About 1,000 delegates at the Aug 27-31 UN talks set greenhouse gas emissions
cuts of between 25 and 40 percent below 1990 levels as a non-binding
starting point for rich nations' work on a new pact to extend the UN's Kyoto
Protocol beyond 2012.
"These conclusions...indicate what industrialised countries must do to show
leadership," said Yvo de Boer, head of the UN Climate Change Secretariat,
welcoming a compromise deal on the range of needed cuts.
"But more needs to be done by the global community," he told a news
conference at the end of the 158-nation talks. Many countries want to
broaden Kyoto to include targets for outsiders such as the United States and
developing nations.
Delegates agreed that the 25-40 percent range "provides useful initial
parameters for the overall level of ambition of further emissions
reductions".
It fell short of calls by the European Union and developing nations for the
range to be called a stronger "guide" for future work. Pacific Island states
said that even stiffer cuts may be needed to avert rising seas that could
wash them off the map.
Nations including Russia, Japan and Canada had objected to the idea of a
"guide", reckoning it might end up binding them to make sweeping economic
shifts away from fossil fuels, widely seen as a main cause of global
warming.
Delegates in the Vienna conference hall applauded for 10 seconds after
adopting the compromise text by consensus.
STARTING POINT
"This is a small step," Artur Runge-Metzger, head of the EU Commission
delegation, told Reuters. "We wanted bigger steps. But I think the 25-40
percent will be viewed as a starting point, an anchor for further work."
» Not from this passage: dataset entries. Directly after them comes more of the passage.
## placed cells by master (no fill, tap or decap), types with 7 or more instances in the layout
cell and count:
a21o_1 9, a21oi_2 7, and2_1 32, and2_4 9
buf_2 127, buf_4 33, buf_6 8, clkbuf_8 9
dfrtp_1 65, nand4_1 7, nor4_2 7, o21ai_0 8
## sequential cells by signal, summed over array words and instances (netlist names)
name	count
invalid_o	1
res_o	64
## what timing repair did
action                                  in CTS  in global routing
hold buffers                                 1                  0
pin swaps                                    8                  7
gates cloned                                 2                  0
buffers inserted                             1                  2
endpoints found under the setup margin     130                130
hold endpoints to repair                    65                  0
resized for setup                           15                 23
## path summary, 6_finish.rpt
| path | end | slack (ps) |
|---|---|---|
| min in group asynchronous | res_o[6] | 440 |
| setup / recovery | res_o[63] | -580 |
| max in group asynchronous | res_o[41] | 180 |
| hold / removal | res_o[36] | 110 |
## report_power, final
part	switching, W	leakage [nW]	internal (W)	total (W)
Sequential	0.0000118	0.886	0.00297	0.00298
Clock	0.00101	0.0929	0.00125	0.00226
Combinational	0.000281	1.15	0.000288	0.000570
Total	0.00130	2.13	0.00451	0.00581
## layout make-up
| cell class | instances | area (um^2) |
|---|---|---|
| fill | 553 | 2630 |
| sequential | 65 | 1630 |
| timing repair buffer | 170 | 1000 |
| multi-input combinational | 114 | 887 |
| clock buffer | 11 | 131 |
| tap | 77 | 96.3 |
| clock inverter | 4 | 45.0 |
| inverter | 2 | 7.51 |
<file path="src/rtl/sms_pkg.sv">
package sms_pkg;

   typedef enum logic [1:0] {
      ST_HUNT  = 2'd0,
      ST_SKIP  = 2'd1,
      ST_CAPT  = 2'd2
   } sms_state_e;

   // Clamp a programmed length into 1..hi.
   function automatic int unsigned sms_clamp(input int unsigned v, input int unsigned hi);
      if (v == 0)
         return 1;
      else if (v > hi)
         return hi;
      else
         return v;
   endfunction

endpackage

</file>
<file path="src/rtl/sms_history.sv">
module sms_history
   import sms_pkg::*;
#(
   parameter int PAT_W  = 16,
   parameter int PLEN_W = $clog2(PAT_W + 1)
) (
   input  logic              clk,
   input  logic              rst_n,
   input  logic              shift_en,
   input  logic              clear,
   input  logic              rx_bit,
   input  logic [PAT_W-1:0]  pattern,
   input  logic [PLEN_W-1:0] pat_len,
   output logic              match
);

   localparam int FILL_W = $clog2(PAT_W + 1);

   logic [PAT_W-1:0]  hist_q;
   logic [PAT_W-1:0]  hist_nxt;
   logic [PAT_W-1:0]  diff;
   logic [FILL_W-1:0] fill_q;
   logic [FILL_W-1:0] fill_nxt;
   int unsigned       eff_len;

   always_comb eff_len = sms_clamp(32'(pat_len), PAT_W);

   generate
      if (PAT_W == 1) begin : g_one
         assign hist_nxt = rx_bit;
      end else begin : g_many
         assign hist_nxt = {hist_q[PAT_W-2:0], rx_bit};
      end
   endgenerate

   generate
      for (genvar i = 0; i < PAT_W; i++) begin : g_cmp
         assign diff[i] = (eff_len > i) & (hist_nxt[i] ^ pattern[i]);
      end
   endgenerate

   assign fill_nxt = (32'(fill_q) == PAT_W) ? fill_q : fill_q + 1'b1;
   assign match    = shift_en && (32'(fill_nxt) >= eff_len) && (diff == '0);

   always_ff @(posedge clk or negedge rst_n) begin
      if (!rst_n) begin
         hist_q <= '0;
         fill_q <= '0;
      end else if (clear) begin
         hist_q <= '0;
         fill_q <= '0;
      end else if (shift_en) begin
         hist_q <= hist_nxt;
         fill_q <= fill_nxt;
      end
   end


   fill_bound_chk: assert property (@(posedge clk) disable iff (!rst_n)
      32'(fill_q) <= PAT_W)
      else $error("history fill count beyond pattern width");


   fill_clear_chk: assert property (@(posedge clk) disable iff (!rst_n)
      clear |=> (fill_q == '0))
      else $error("history not emptied after word end");

endmodule

</file>
<file path="src/rtl/sms_ctrl.sv">
module sms_ctrl
   import sms_pkg::*;
#(
   parameter int DLY_W = 8
) (
   input  logic             clk,
   input  logic             rst_n,
   input  logic             bit_en,
   input  logic             match,
   input  logic             done,
   input  logic [DLY_W-1:0] skip_bits,
   output logic             hunt_en,
   output logic             cap_en,
   output logic             clear,
   output logic             start_evt
);

   sms_state_e       state_q;
   logic [DLY_W-1:0] dcnt_q;
   logic             start_q;

   assign hunt_en   = bit_en && (state_q == ST_HUNT);
   assign cap_en    = bit_en && (state_q == ST_CAPT);
   assign clear     = done;
   assign start_evt = start_q;

   always_ff @(posedge clk or negedge rst_n) begin
      if (!rst_n) begin
         state_q <= ST_HUNT;
         dcnt_q  <= '0;
         start_q <= 1'b0;
      end else begin
         start_q <= 1'b0;
         case (state_q)
            ST_HUNT: begin
               if (match) begin
                  start_q <= 1'b1;
                  if (skip_bits == '0) begin
                     state_q <= ST_CAPT;
                  end else begin
                     state_q <= ST_SKIP;
                     dcnt_q  <= skip_bits;
                  end
               end
            end
            ST_SKIP: begin
               if (bit_en) begin
                  dcnt_q <= dcnt_q - 1'b1;
                  if (dcnt_q == DLY_W'(1))
                     state_q <= ST_CAPT;
               end
            end
            ST_CAPT: begin
               if (done)
                  state_q <= ST_HUNT;
            end
            default: state_q <= ST_HUNT;
         endcase
      end
   end


   start_pulse_chk: assert property (@(posedge clk) disable iff (!rst_n)
      start_evt |=> !start_evt)
      else $error("start pulse longer than one cycle");


   skip_nonzero_chk: assert property (@(posedge clk) disable iff (!rst_n)
      (state_q == ST_SKIP) |-> (dcnt_q != '0))
      else $error("skip state with empty counter");


   idle_hold_chk: assert property (@(posedge clk) disable iff (!rst_n)
      (!bit_en && (state_q == ST_SKIP)) |=> $stable(dcnt_q))
      else $error("skip counter moved without bit enable");

endmodule

</file>
<file path="src/rtl/sms_capture.sv">
module sms_capture
   import sms_pkg::*;
#(
   parameter int WORD_W = 32,
   parameter int WLEN_W = $clog2(WORD_W + 1)
) (
   input  logic              clk,
   input  logic              rst_n,
   input  logic              cap_en,
   input  logic              rx_bit,
   input  logic [WLEN_W-1:0] word_len,
   output logic              done,
   output logic [WORD_W-1:0] rx_word,
   output logic              word_vld
);

   localparam int CNT_W = $clog2(WORD_W + 1);

   logic [WORD_W-1:0] sh_q;
   logic [WORD_W-1:0] sh_nxt;
   logic [CNT_W-1:0]  bcnt_q;
   logic [WORD_W-1:0] word_q;
   logic              vld_q;
   int unsigned       eff_len;
   logic              last;

   always_comb eff_len = sms_clamp(32'(word_len), WORD_W);

   generate
      if (WORD_W == 1) begin : g_one
         assign sh_nxt = rx_bit;
      end else begin : g_many
         assign sh_nxt = {sh_q[WORD_W-2:0], rx_bit};
      end
   endgenerate

   assign last = (32'(bcnt_q) + 32'd1) >= eff_len;
   assign done = cap_en && last;

   always_ff @(posedge clk or negedge rst_n) begin
      if (!rst_n) begin
         sh_q   <= '0;
         bcnt_q <= '0;
         word_q <= '0;
         vld_q  <= 1'b0;
      end else begin
         vld_q <= done;
         if (cap_en) begin
            if (last) begin
               word_q <= sh_nxt;
               sh_q   <= '0;
               bcnt_q <= '0;
            end else begin
               sh_q   <= sh_nxt;
               bcnt_q <= bcnt_q + 1'b1;
            end
         end
      end
   end

   assign rx_word  = word_q;
   assign word_vld = vld_q;


   upper_zero_chk: assert property (@(posedge clk) disable iff (!rst_n)
      word_vld |-> ((rx_word >> eff_len) == '0))
      else $error("bits above word length not zero");


   vld_pulse_chk: assert property (@(posedge clk) disable iff (!rst_n)
      word_vld |=> !word_vld)
      else $error("word valid longer than one cycle");


   word_hold_chk: assert property (@(posedge clk) disable iff (!rst_n)
      !vld_q |=> ($stable(rx_word) || word_vld))
      else $error("word changed without valid strobe");

endmodule

</file>
<file path="src/rtl/serial_match_start.sv">
module serial_match_start
   import sms_pkg::*;
#(
   parameter int PAT_W  = 16,
   parameter int WORD_W = 32,
   parameter int DLY_W  = 8,
   parameter int PLEN_W = $clog2(PAT_W + 1),
   parameter int WLEN_W = $clog2(WORD_W + 1)
) (
   input  logic              clk,
   input  logic              rst_n,
   input  logic              bit_en,
   input  logic              rx_bit,
   input  logic [PAT_W-1:0]  cmp_pattern,
   input  logic [PLEN_W-1:0] cmp_len,
   input  logic [DLY_W-1:0]  skip_bits,
   input  logic [WLEN_W-1:0] word_len,
   output logic              start_evt,
   output logic [WORD_W-1:0] rx_word,
   output logic              word_vld
);

   generate
      if (PAT_W < 1) begin : g_bad_pat
         $error("PAT_W must be at least 1");
      end
      if (WORD_W < 1) begin : g_bad_word
         $error("WORD_W must be at least 1");
      end
      if (DLY_W < 1) begin : g_bad_dly
         $error("DLY_W must be at least 1");
      end
      if (PLEN_W < $clog2(PAT_W + 1)) begin : g_bad_plen
         $error("PLEN_W too narrow for PAT_W");
      end
      if (WLEN_W < $clog2(WORD_W + 1)) begin : g_bad_wlen
         $error("WLEN_W too narrow for WORD_W");
      end
   endgenerate

   logic hunt_en;
   logic cap_en;
   logic clear;
   logic match;
   logic done;

   sms_history #(.PAT_W(PAT_W), .PLEN_W(PLEN_W)) u_hist (
      .clk      (clk),
      .rst_n    (rst_n),
      .shift_en (hunt_en),
      .clear    (clear),
      .rx_bit   (rx_bit),
      .pattern  (cmp_pattern),
      .pat_len  (cmp_len),
      .match    (match)
   );

   sms_ctrl #(.DLY_W(DLY_W)) u_ctrl (
      .clk       (clk),
      .rst_n     (rst_n),
      .bit_en    (bit_en),
      .match     (match),
      .done      (done),
      .skip_bits (skip_bits),
      .hunt_en   (hunt_en),
      .cap_en    (cap_en),
      .clear     (clear),
      .start_evt (start_evt)
   );

   sms_capture #(.WORD_W(WORD_W), .WLEN_W(WLEN_W)) u_cap (
      .clk      (clk),
      .rst_n    (rst_n),
      .cap_en   (cap_en),
      .rx_bit   (rx_bit),
      .word_len (word_len),
      .done     (done),
      .rx_word  (rx_word),
      .word_vld (word_vld)
   );

   // Frame-in-progress observer used only by the checks below.
   logic busy_q;
   always_ff @(posedge clk or negedge rst_n) begin
      if (!rst_n)
         busy_q <= 1'b0;
      else if (start_evt)
         busy_q <= 1'b1;
      else if (word_vld)
         busy_q <= 1'b0;
   end


   no_restart_chk: assert property (@(posedge clk) disable iff (!rst_n)
      start_evt |-> !busy_q)
      else $error("start event inside a frame");


   vld_after_start_chk: assert property (@(posedge clk) disable iff (!rst_n)
      word_vld |-> (busy_q || $past(start_evt)))
      else $error("word valid without preceding start");


   idle_quiet_chk: assert property (@(posedge clk) disable iff (!rst_n)
      !bit_en |=> (!start_evt && !word_vld))
      else $error("output event after idle cycle");

endmodule

</file>
## src/rtl/cfgreg_pkg.sv

```systemverilog
package cfgreg_pkg;
    typedef enum logic {
        ST_IDLE = 1'b0,
        ST_ACK  = 1'b1
    } cfg_state_e;
endpackage

```

## src/rtl/cfgreg_decode.sv

```systemverilog
module cfgreg_decode #(
    parameter int WIN_W = 8,
    parameter logic [WIN_W-1:0] WINDOW = 8'hFF,
    parameter int IDX_W = 4
) (
    input  logic [WIN_W-1:0] win_bits,
    input  logic [IDX_W-1:0] idx_bits,
    output logic             hit,
    output logic [IDX_W-1:0] idx
);
    always_comb begin
        hit = (win_bits == WINDOW);
        idx = idx_bits;
    end
endmodule

```

## src/rtl/cfgreg_bank.sv

```systemverilog
module cfgreg_bank #(
    parameter int NUM_REGS = 16,
    parameter int KEEP_W   = 16,
    localparam int IDX_W   = $clog2(NUM_REGS),
    localparam int LANES   = KEEP_W / 8
) (
    input  logic              clk,
    input  logic              rst,
    input  logic              wr_en,
    input  logic [IDX_W-1:0]  idx,
    input  logic [LANES-1:0]  lane_en,
    input  logic [KEEP_W-1:0] wr_data,
    output logic [KEEP_W-1:0] rd_data,
    output logic [KEEP_W-1:0] entry0
);
    logic [KEEP_W-1:0] mem [NUM_REGS];

    for (genvar r = 0; r < NUM_REGS; r++) begin : g_reg
        for (genvar l = 0; l < LANES; l++) begin : g_lane
            always_ff @(posedge clk or posedge rst) begin
                if (rst)
                    mem[r][l*8 +: 8] <= '0;
                else if (wr_en && lane_en[l] && (idx == IDX_W'(r)))
                    mem[r][l*8 +: 8] <= wr_data[l*8 +: 8];
            end
        end
    end

    always_comb begin
        rd_data = mem[idx];
        entry0  = mem[0];
    end
endmodule

```

## src/rtl/cfgreg_slave.sv

```systemverilog
module cfgreg_slave #(
    parameter int ADDR_W   = 32,
    parameter int DATA_W   = 32,
    parameter int NUM_REGS = 16,
    parameter int KEEP_W   = 16,
    parameter int WIN_W    = 8,
    parameter logic [WIN_W-1:0] WINDOW = 8'hFF,
    localparam int SEL_W   = DATA_W / 8,
    localparam int IDX_W   = $clog2(NUM_REGS),
    localparam int LANES   = KEEP_W / 8
) (
    input  logic              clk,
    input  logic              rst,
    input  logic              cyc_i,
    input  logic              stb_i,
    input  logic              we_i,
    input  logic [ADDR_W-1:0] addr_i,
    input  logic [SEL_W-1:0]  sel_i,
    input  logic [DATA_W-1:0] wdata_i,
    output logic              ack_o,
    output logic [DATA_W-1:0] rdata_o,
    output logic [KEEP_W-1:0] prio_o
);
    import cfgreg_pkg::*;

    cfg_state_e        state_q, state_d;
    logic              hit;
    logic [IDX_W-1:0]  idx;
    logic              accept;
    logic [KEEP_W-1:0] bank_rd;
    logic [KEEP_W-1:0] rdata_q;

    logic unused_bits;
    assign unused_bits = ^{addr_i[ADDR_W-WIN_W-1:IDX_W+2], addr_i[1:0],
                           sel_i[SEL_W-1:LANES], wdata_i[DATA_W-1:KEEP_W]};

    cfgreg_decode #(.WIN_W(WIN_W), .WINDOW(WINDOW), .IDX_W(IDX_W)) u_decode (
        .win_bits (addr_i[ADDR_W-1 -: WIN_W]),
        .idx_bits (addr_i[IDX_W+1:2]),
        .hit      (hit),
        .idx      (idx)
    );

    assign accept = (state_q == ST_IDLE) && cyc_i && stb_i && hit;

    cfgreg_bank #(.NUM_REGS(NUM_REGS), .KEEP_W(KEEP_W)) u_bank (
        .clk     (clk),
        .rst     (rst),
        .wr_en   (accept && we_i),
        .idx     (idx),
        .lane_en (sel_i[LANES-1:0]),
        .wr_data (wdata_i[KEEP_W-1:0]),
        .rd_data (bank_rd),
        .entry0  (prio_o)
    );

    always_comb begin
        state_d = state_q;
        unique case (state_q)
            ST_IDLE: if (accept) state_d = ST_ACK;
            ST_ACK:  state_d = ST_IDLE;
            default: state_d = ST_IDLE;
        endcase
    end

    always_ff @(posedge clk or posedge rst) begin
        if (rst) begin
            state_q <= ST_IDLE;
            rdata_q <= '0;
        end else begin
            state_q <= state_d;
            if (accept) rdata_q <= bank_rd;
        end
    end

    always_comb begin
        ack_o   = 1'b0;
        rdata_o = '0;
        unique case (state_q)
            ST_IDLE: ;
            ST_ACK: begin
                ack_o   = 1'b1;
                rdata_o = DATA_W'(rdata_q);
            end
            default: ;
        endcase
    end
endmodule

```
The UN's climate panel said in a study in May 2007 that rich nations would
have to cut emissions by between 25 and 40 percent to help avert the worst
impacts of climate change from droughts, storms, heatwaves and rising seas.
"The process is moving along," said Leon Charles from Grenada, who chaired
the final session. "By and large we have achieved our objectives".
De Boer said that the decisions might help environment ministers who will
meet in Bali, Indonesia, in December, to agree to launch formal negotiations
on a new global climate treaty to be decided by the end of 2009.
"This meeting has put the Bali conference in the starting blocks," de Boer
said.
Environmentalists also hailed the conclusions as a step in the right
direction. "The road to Bali is clear but it's time to switch gears," said
Red Constantino of Greenpeace.
"We have a clear message from most governments that they will take
seriously" scientists' calls for deep cuts, said Hans Verolme, climate
expert of the WWF.
Kyoto binds 36 industrial nations to cut emissions of greenhouse gases by at
least 5 percent below 1990 levels by 2008-12 in a first bid to contain
warming.
The United States has not ratified Kyoto, rating it too costly and unfair
for excluding 2012 goals for developing states, and thus was not involved in
Friday's session. President George W. Bush has separately called a meeting
of major emitters in Washington on Sept. 27-28 to work out future cuts.